I've historically been (ahem!) up and down on Rory Block (yeah, I know I'm swimming against the tide on that sentiment), but, for a previous outing, and for this one, she signed up to the Stony Plain label for a trib to Son House, and there's just something about Stony Plain that pushes a new dimension out of its artists, 'cause Shake 'Em On Down has an unusual blend of the modern and traditional that's very attractive. Of course, I come to the table pre-prejudiced, having several times caught Bernie Pearl, another adulant of McDowell, in concert and watched him just tear it up on the catalogue, but Block is doing something here that spins a damn catchy refinement into the era.
Her own Mississippi Man was what slotted me into the disc, a hopping jumping rondo of repeating signatures that builds and releases many times, so infectious that I was soon put in mind of John Kongos' Tokoloshe Man, wondering if indeed ol' John mightn't have found the same inspiration when he crafted that little gem. But Block's wont turned nicely dark in What's the Matter Now?, fair to Robert Johnsony (whom she's covered to wild critical acclaim) while still purveying that loins-deep sway so redolent throughout the CD. In fact, no matter where one goes on this issuance, there's a dronily hypnotic atmosphere that pulls the listener in and won't let go. Perhaps part of that immersion into the vortex derives in the fact that there's only Rory here: acoustic guitar, slide guitar, voice, backing vocals, all of them solely her, no one else present; thus, the work of one psyche stepped in it s own juices.
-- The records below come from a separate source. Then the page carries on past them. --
--- config.mk ---
export PLATFORM = sky130hd
export DESIGN_NAME = itr_target_core
export DESIGN_NICKNAME = d
export VERILOG_FILES = /design/src/rtl/itr_pkg.sv /design/src/rtl/itr_reg_mem.sv /design/src/rtl/itr_target_core.sv
export SDC_FILE = /design/constraint.sdc
export NUM_CORES = 2
export LEC_CHECK = 0
export ABC_AREA = 1
export BUFFER_PORTS_ARGS = -buffer_cell sky130_fd_sc_hd__buf_2
export CAP_MARGIN = 20
export CORE_ASPECT_RATIO = 1.5
export CORE_MARGIN = 5
export CORE_UTILIZATION = 43
export DETAILED_ROUTE_END_ITERATION = 16
export GPL_TIMING_DRIVEN = 0
export PLACE_DENSITY = 0.61
export SYNTH_ARGS = -nofsm -noshare
export SYNTH_HDL_FRONTEND = slang
export SYNTH_SLANG_ARGS = --single-unit
--- constraint.sdc ---
create_clock -name clock -period 3.65 [get_ports clock]
set_input_delay 0.365 -clock clock [delete_from_list [all_inputs] [get_ports clock]]
set_output_delay 0.365 -clock clock [all_outputs]
set_load 0.01 [all_outputs]
--- src/rtl/itr_pkg.sv ---
// Package: register map, field layout, reset values and shared types of the bus target block
// Notes on behaviour
// - Target address lives in ID register bits 7:1, loaded from the strap after reset.
// - With second port enabled, its default address is strap address plus one.
// - Port view select makes port fields read and write the second port's copy.
// - ID bit 0 clear answers the strap address; set answers the programmed address.
// - Writing 1 to reset bit 1 resets all logic and registers, then self-clears; here the fairness pointer and status outputs are reset by srst only.
// - Writing 1 to reset bit 0 resets logic, keeps registers, then self-clears.
// - Logic-only reset reloads every strap-defaulted register with its strapped value.
// - Logic-only reset also restores offsets 0x18-0x1A and 0x48-0x55 to defaults.
// - Simultaneous local and remote register accesses are arbitrated without corruption.
// - A master losing arbitration releases the data line and retries when idle; here a losing request is held off with busy until granted.
package itr_pkg;

    // ==========================================================
    // Register offsets
    localparam logic [7:0] ADDR_TARGET_ID   = 8'h00;
    localparam logic [7:0] ADDR_RESET_CTRL  = 8'h01;
    localparam logic [7:0] ADDR_PORT_CTRL   = 8'h02;
    localparam logic [7:0] ADDR_MAILBOX_LO  = 8'h18;
    localparam logic [7:0] ADDR_MAILBOX_HI  = 8'h1a;
    localparam logic [7:0] ADDR_BANK_LO     = 8'h48;
    localparam logic [7:0] ADDR_BANK_HI     = 8'h55;

    // ==========================================================
    // Field positions
    localparam int BIT_ID_SELECT     = 0;
    localparam int BIT_LOGIC_RESET   = 0;
    localparam int BIT_FULL_RESET    = 1;
    localparam int BIT_PORT_VIEW_SEL = 0;
    localparam int BIT_PORT2_ENABLE  = 1;

    // ==========================================================
    // Reset values and timing
    localparam logic [7:0] RST_RESET_CTRL = 8'h00;
    localparam logic [7:0] RST_PORT_CTRL  = 8'h00;
    localparam logic [7:0] RST_GENERAL    = 8'h00;
    localparam int         RESET_PULSE_CYCLES = 4;

    // ==========================================================
    // Shared types
    typedef struct packed {
        logic       valid;
        logic       write;
        logic [7:0] addr;
        logic [7:0] wdata;
    } itr_req_t;

    typedef struct packed {
        logic       valid;
        logic [7:0] rdata;
    } itr_rsp_t;

    typedef enum logic [1:0] {
        ST_RUN       = 2'b00,
        ST_LOGIC_RST = 2'b01,
        ST_FULL_RST  = 2'b10
    } itr_state_t;

endpackage : itr_pkg

--- src/rtl/itr_reg_mem.sv ---
// Memory: small general register array with registered read data and bulk default restore
module itr_reg_mem #(
    parameter int DEPTH = 256
) (
    input  wire logic       clock,
    input  wire logic       writeEn,
    input  wire logic [7:0] writeAddr,
    input  wire logic [7:0] writeData,
    input  wire logic [7:0] readAddr,
    input  wire logic       restoreAll,
    input  wire logic       restoreWindows,
    output      logic [7:0] readData
);
    import itr_pkg::*;

    initial begin
        if (DEPTH != 256) $error("itr_reg_mem: depth must be 256");
    end

    logic [7:0] mem [DEPTH];

    // ==========================================================
    // Storage; restore terms win over a write in the same cycle
    always_ff @(posedge clock) begin
        for (int i = 0; i < DEPTH; i++) begin
            if (restoreAll) begin
                mem[i] <= RST_GENERAL;
            end else if (restoreWindows && ((i >= ADDR_MAILBOX_LO && i <= ADDR_MAILBOX_HI) ||
                                            (i >= ADDR_BANK_LO && i <= ADDR_BANK_HI))) begin
                mem[i] <= RST_GENERAL;
            end else if (writeEn && writeAddr == 8'(i)) begin
                mem[i] <= writeData;
            end
        end
    end

    // Registered read port
    always_ff @(posedge clock) begin
        readData <= mem[readAddr];
    end

endmodule : itr_reg_mem

--- src/rtl/itr_target_core.sv ---
// Top: bus target address, digital reset controls and local/remote register arbitration
module itr_target_core #(
    parameter int PULSE_CYCLES = itr_pkg::RESET_PULSE_CYCLES
) (
    input  wire logic            clock,
    input  wire logic            srst,
    input  wire logic [6:0]      addressStrapInput,
    input  wire itr_pkg::itr_req_t localReq,
    input  wire itr_pkg::itr_req_t remoteReq,
    output      itr_pkg::itr_rsp_t localRsp,
    output      itr_pkg::itr_rsp_t remoteRsp,
    output      logic            localBusy,
    output      logic            remoteBusy,
    output      logic [6:0]      activeAddress,
    output      logic [6:0]      secondPortAddress,
    output      logic            secondPortBusEnable,
    output      logic            logicResetActive
);
    import itr_pkg::*;

    initial begin
        if (PULSE_CYCLES < 1 || PULSE_CYCLES > 255) $error("itr_target_core: bad pulse length");
    end

    // Address seen by a port when it follows the strap or its own register
    function automatic logic [6:0] pickAddr(input logic useReg, input logic [6:0] regAddr,
                                            input logic [6:0] strapAddr);
        pickAddr = useReg ? regAddr : strapAddr;
    endfunction : pickAddr

    // Strap value captured on each cycle that a reset is active; no asynchronous load of a port value
    logic [6:0] strap_reg;
    logic [6:0] id0_reg;
    logic [6:0] id1_reg;
    logic       sel0_reg;
    logic       sel1_reg;
    logic [7:0] portCtrl_reg;
    itr_state_t state_reg;
    itr_state_t state_next;
    logic [7:0] pulseCnt_reg;
    logic       lastGrantRemote_reg;
    logic       fullRst;
    logic       logicRst;

    // ==========================================================
    // Reset sequencer: one-shot pulses after a write of 1 to a reset bit
    assign fullRst  = srst || state_reg == ST_FULL_RST;
    assign logicRst = state_reg == ST_LOGIC_RST;

    // Arbitration: one access is taken per cycle, the other waits
    itr_req_t grantReq;
    logic     grantRemote;
    logic     grantValid;
    always_comb begin
        grantRemote = 1'b0;
        if (localReq.valid && remoteReq.valid) begin
            grantRemote = !lastGrantRemote_reg;
        end else if (remoteReq.valid) begin
            grantRemote = 1'b1;
        end
        grantValid = (localReq.valid || remoteReq.valid) && state_reg == ST_RUN;
        grantReq   = grantRemote ? remoteReq : localReq;
    end

    logic wrEn;
    logic rdEn;
    assign wrEn = grantValid && grantReq.write;
    assign rdEn = grantValid && !grantReq.write;

    // Next state of the reset sequencer
    always_comb begin
        state_next = state_reg;
        case (state_reg)
            ST_RUN: begin
                if (wrEn && grantReq.addr == ADDR_RESET_CTRL) begin
                    if (grantReq.wdata[BIT_FULL_RESET]) begin
                        state_next = ST_FULL_RST;
                    end else if (grantReq.wdata[BIT_LOGIC_RESET]) begin
                        state_next = ST_LOGIC_RST;
                    end
                end
            end
            ST_LOGIC_RST, ST_FULL_RST: begin
                if (pulseCnt_reg == 8'(PULSE_CYCLES - 1)) begin
                    state_next = ST_RUN;
                end
            end
            default: state_next = ST_RUN;
        endcase
    end

    always_ff @(posedge clock) begin
        if (srst) begin
            state_reg <= ST_RUN;
        end else begin
            state_reg <= state_next;
        end
    end

    // Pulse length counter
    always_ff @(posedge clock) begin
        if (srst || state_reg == ST_RUN) begin
            pulseCnt_reg <= 8'h00;
        end else begin
            pulseCnt_reg <= pulseCnt_reg + 8'h01;
        end
    end

    // ==========================================================
    // Strap capture at every full or logic-only reset
    always_ff @(posedge clock) begin
        if (fullRst || logicRst) begin
            strap_reg <= addressStrapInput;
        end
    end

    // Identification register copies for both ports
    always_ff @(posedge clock) begin
        if (fullRst || logicRst) begin
            id0_reg <= addressStrapInput;
            id1_reg <= addressStrapInput + 7'h01;
        end else if (wrEn && grantReq.addr == ADDR_TARGET_ID) begin
            if (portCtrl_reg[BIT_PORT_VIEW_SEL]) begin
                id1_reg <= grantReq.wdata[7:1];
            end else begin
                id0_reg <= grantReq.wdata[7:1];
            end
        end
    end

    // Address source select per port
    always_ff @(posedge clock) begin
        if (fullRst) begin
            sel0_reg <= 1'b0;
            sel1_reg <= 1'b0;
        end else if (wrEn && grantReq.addr == ADDR_TARGET_ID) begin
            if (portCtrl_reg[BIT_PORT_VIEW_SEL]) begin
                sel1_reg <= grantReq.wdata[BIT_ID_SELECT];
            end else begin
                sel0_reg <= grantReq.wdata[BIT_ID_SELECT];
            end
        end
    end

    // Port control: view select and second port enable, kept over a logic-only reset
    always_ff @(posedge clock) begin
        if (fullRst) begin
            portCtrl_reg <= RST_PORT_CTRL;
        end else if (wrEn && grantReq.addr == ADDR_PORT_CTRL) begin
            portCtrl_reg <= {6'h00, grantReq.wdata[BIT_PORT2_ENABLE], grantReq.wdata[BIT_PORT_VIEW_SEL]};
        end
    end

    // Fairness pointer toggles when both sources contend
    always_ff @(posedge clock) begin
        if (srst) begin
            lastGrantRemote_reg <= 1'b0;
        end else if (grantValid) begin
            lastGrantRemote_reg <= grantRemote;
        end
    end

    // ==========================================================
    // General register storage
    logic [7:0] memData;
    itr_reg_mem #(
        .DEPTH(256)
    ) u_mem (
        .clock         (clock),
        .writeEn       (wrEn && grantReq.addr > ADDR_PORT_CTRL),
        .writeAddr     (grantReq.addr),
        .writeData     (grantReq.wdata),
        .readAddr      (grantReq.addr),
        .restoreAll    (fullRst),
        .restoreWindows(logicRst),
        .readData      (memData)
    );

    // Read return path: local registers one cycle behind the grant
    logic       rdPend_reg;
    logic       rdRemote_reg;
    logic       rdMem_reg;
    logic [7:0] rdLocal_reg;
    always_ff @(posedge clock) begin
        if (fullRst) begin
            rdPend_reg   <= 1'b0;
            rdRemote_reg <= 1'b0;
            rdMem_reg    <= 1'b0;
            rdLocal_reg  <= 8'h00;
        end else begin
            rdPend_reg   <= rdEn;
            rdRemote_reg <= grantRemote;
            rdMem_reg    <= grantReq.addr > ADDR_PORT_CTRL;
            if (grantReq.addr == ADDR_TARGET_ID) begin
                rdLocal_reg <= portCtrl_reg[BIT_PORT_VIEW_SEL] ? {id1_reg, sel1_reg} : {id0_reg, sel0_reg};
            end else if (grantReq.addr == ADDR_RESET_CTRL) begin
                rdLocal_reg <= RST_RESET_CTRL;
            end else if (grantReq.addr == ADDR_PORT_CTRL) begin
                rdLocal_reg <= portCtrl_reg;
            end else begin
                rdLocal_reg <= 8'h00;
            end
        end
    end

    // Answers: writes and reads alike answered two cycles after the grant
    logic wrAckLocal;
    logic wrAckRemote;
    always_ff @(posedge clock) begin
        if (fullRst) begin
            localRsp    <= '0;
            remoteRsp   <= '0;
            wrAckLocal  <= 1'b0;
            wrAckRemote <= 1'b0;
        end else begin
            wrAckLocal  <= wrEn && !grantRemote;
            wrAckRemote <= wrEn && grantRemote;
            localRsp.valid  <= wrAckLocal || (rdPend_reg && !rdRemote_reg);
            remoteRsp.valid <= wrAckRemote || (rdPend_reg && rdRemote_reg);
            localRsp.rdata  <= (rdPend_reg && !rdRemote_reg) ? (rdMem_reg ? memData : rdLocal_reg) : 8'h00;
            remoteRsp.rdata <= (rdPend_reg && rdRemote_reg) ? (rdMem_reg ? memData : rdLocal_reg) : 8'h00;
        end
    end

    // ==========================================================
    // Status outputs, all registered
    always_ff @(posedge clock) begin
        if (srst) begin
            localBusy           <= 1'b0;
            remoteBusy          <= 1'b0;
            activeAddress       <= 7'h00;
            secondPortAddress   <= 7'h00;
            secondPortBusEnable <= 1'b0;
            logicResetActive    <= 1'b0;
        end else begin
            // Loser of a contended cycle is held off until granted; uses the state that gated the grant,
            // so a request that starts a reset pulse is not reported busy although it was taken
            localBusy           <= localReq.valid && (grantRemote || state_reg != ST_RUN);
            remoteBusy          <= remoteReq.valid && (!grantRemote || state_reg != ST_RUN);
            activeAddress       <= pickAddr(sel0_reg, id0_reg, strap_reg);
            secondPortAddress   <= pickAddr(sel1_reg, id1_reg, strap_reg + 7'h01);
            secondPortBusEnable <= portCtrl_reg[BIT_PORT2_ENABLE];
            logicResetActive    <= state_next != ST_RUN;
        end
    end

endmodule : itr_target_core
Where Block really comes into her own is in Worried Mind, losing herself in the timeless expanse of the blues, surrendering ego and self to the larger milieu. That, of course, was the final secret of the masters (McDowell, Hopkins, Wolf, House, Williamson, Johnson, etc.): the music was them, not they other way around, and Rory latched onto it. More, though, there's an elegant sensuousness present simmering under a slow fire that slides from the back alleys and into the French Quarter—sure, not the Architectural Digest of the bourgeoisie, but what were you planning? Discussing Nasdaq trends or getting yer ashes hauled?